Covariance between functions of random variables

Question

Suppose $Y,X_1,X_2,...$ are random variables (not necessarily i.i.d.) with expectation $0$ and variance $1$, and suppose that $$Cov(X_n,Y)<\frac{1}{n} $$ for every $n \in \mathbb{N}$. Given a measurable function $f:\mathbb{R}\longrightarrow \mathbb{R}$ with $||f||_{\infty}\le 1$, can we bound $$Cov(f(X_n),Y) $$ other then the trivial bounds $$|Cov(f(X_n),Y)|\le \sqrt{Var(f(X_n))\cdot Var(Y)}? $$

Answer 1

In general I think not.

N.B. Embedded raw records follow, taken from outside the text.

Source: an optimization exercise on an open RTL-to-GDS flow (aim: small area and a short achievable clock period). Production flows keep margins and buffers that such runs may drop. Where RTL was checked, it was by simulation tests only, not by an equivalence proof against the original. Power figures rest on the tool's default switching activity, not on a simulated workload.

// pipelined_divider
module pipelined_divider (input             clock,
                          input             reset,
                          input             input_valid,
                          input       [5:0] input_tag,
                          input      [23:0] divisor,
                          input      [31:0] dividend,
                          output reg        output_valid,
                          output reg  [5:0] output_tag,
                          output reg [31:0] quotient,
                          output reg [31:0] remainder);
    wire       in_z = (divisor == 24'd0);
    wire       v0 = input_valid;
    wire [5:0] t0 = input_tag;
    wire [31:0] a0 = dividend ^ {32{dividend[31]}};   
    wire [23:0] d0 = {divisor[23:1], divisor[0] | in_z};
    wire       z0 = in_z;
    wire       n0 = dividend[31];
    wire [31:0] x0 = a0;
    wire [1:0] x2 = {x0[31], x0[30]};
    wire [1:0] dl2 = d0[1:0];
    wire hz2 = (d0[23:2] == 22'd0);
    wire [3:0] dl2_3 = {2'd0, dl2} + {1'd0, dl2, 1'b0};
    wire [4:0] s2_1 = {3'd0, x2} - {3'd0, dl2};
    wire [4:0] s2_2 = {3'd0, x2} - {2'd0, dl2, 1'b0};
    wire [4:0] s2_3 = {3'd0, x2} - {1'd0, dl2_3};
    wire c2_1 = hz2 & ~s2_1[4], c2_2 = hz2 & ~s2_2[4], c2_3 = hz2 & ~s2_3[4];
    wire [1:0] r2_c = c2_2 ? (c2_3 ? s2_3[1:0] : s2_2[1:0]) : (c2_1 ? s2_1[1:0] : x2[1:0]);
    reg        v1, n1, z1;
    reg  [5:0] t1;
    reg [23:0] d1;
  ...
==> flow/config.mk <==
export PLATFORM = sky130hd
export DESIGN_NAME = pipelined_divider
export DESIGN_NICKNAME = pipelined_divider
export VERILOG_FILES = /design/flow/design.v
export SDC_FILE = /design/flow/constraint.sdc
export NUM_CORES = 4
export LEC_CHECK = 0
export ABC_AREA = 1
export ABC_CLOCK_PERIOD_IN_PS = 3000
export CAP_MARGIN = 20
export CORE_MARGIN = 2
export CORE_UTILIZATION = 45
export CTS_CLUSTER_DIAMETER = 80
export CTS_CLUSTER_SIZE = 30
export SETUP_SLACK_MARGIN = 4.35
export SLEW_MARGIN = 20
export TNS_END_PERCENT = 20
==> flow/constraint.sdc <==
create_clock -name core_clock -period 7.0 [get_ports {clock}]
set_input_delay 1.4000 -clock core_clock [delete_from_list [all_inputs] [get_ports {clock}]]
set_output_delay 1.4000 -clock core_clock [all_outputs]
set_load 0.01 [all_outputs]
standard.sh (not shown) runs the stock make flow with config.mk's settings and CLKGATE_MAP_FILE= SYNTH_SCRIPT=/design/flow/synth_recipe.tcl, a recipe that flattens the netlist after the stock synthesis.
==> flow/flow/run.sh <==
#!/bin/bash
set -euo pipefail
here=$(cd "$(dirname "$0")" && pwd)
source "$here/vars.sh"
bash standard.sh > flow.log 2>&1
==> flow/flow/vars.sh <==
# ORFS variables for this flow (see run.sh)
# No full-adder cell mapping in synthesis: ABC maps the adders itself.
export ADDER_MAP_FILE=
# Port buffers: a plain buffer rather than the default pick (a delay cell).
export BUFFER_PORTS_ARGS="-buffer_cell sky130_fd_sc_hd__buf_2"
The first run passed the timing, DRC and antenna checks.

Consider $X$ and $Y$ whose joint distribution is given by the following table with $x+y+z=1$, $0<a<b$ and $r$ a given covariance between $X$ and $Y$:

\begin{array}{l l | c c c } &&&Y& \\ \hline & P(X=x,Y=y) & -c & 0 & c \\ \hline & b & 0 & x/2 & 0 \\ \hline X & a & z/2 & 0 & y/2 \\ \hline & -a & y/2 & 0 & z/2 \\ \hline & -b & 0 & x/2 & 0 \\ \end{array}

Take $z=0$, $x=\epsilon$, and $y=1-\epsilon$. It is straightforward to show that with $c=\sqrt{[1/(1-\epsilon)]}$ and $a=r/[cy]$, $Cov(X,Y)=r$, and $Var(X)=Var(Y)=1$, where $Var(X)=1$ is achieved by taking $b$ appropriately. Let $f(x)=(1/a)x$ for $x\in [-a,a]$, and $f(x)=0$ otherwise. $\|f\|_\infty=1$. It follows that $Cov(f(X),Y)=c(y-z)=(1-\epsilon)\sqrt{[1/(1-\epsilon)]}$, which doesn't depend on $r$ at all, and can be taken to be arbitrarily close to 1. 1 is clearly the upperbound in this example by Cauchy-Schwarz.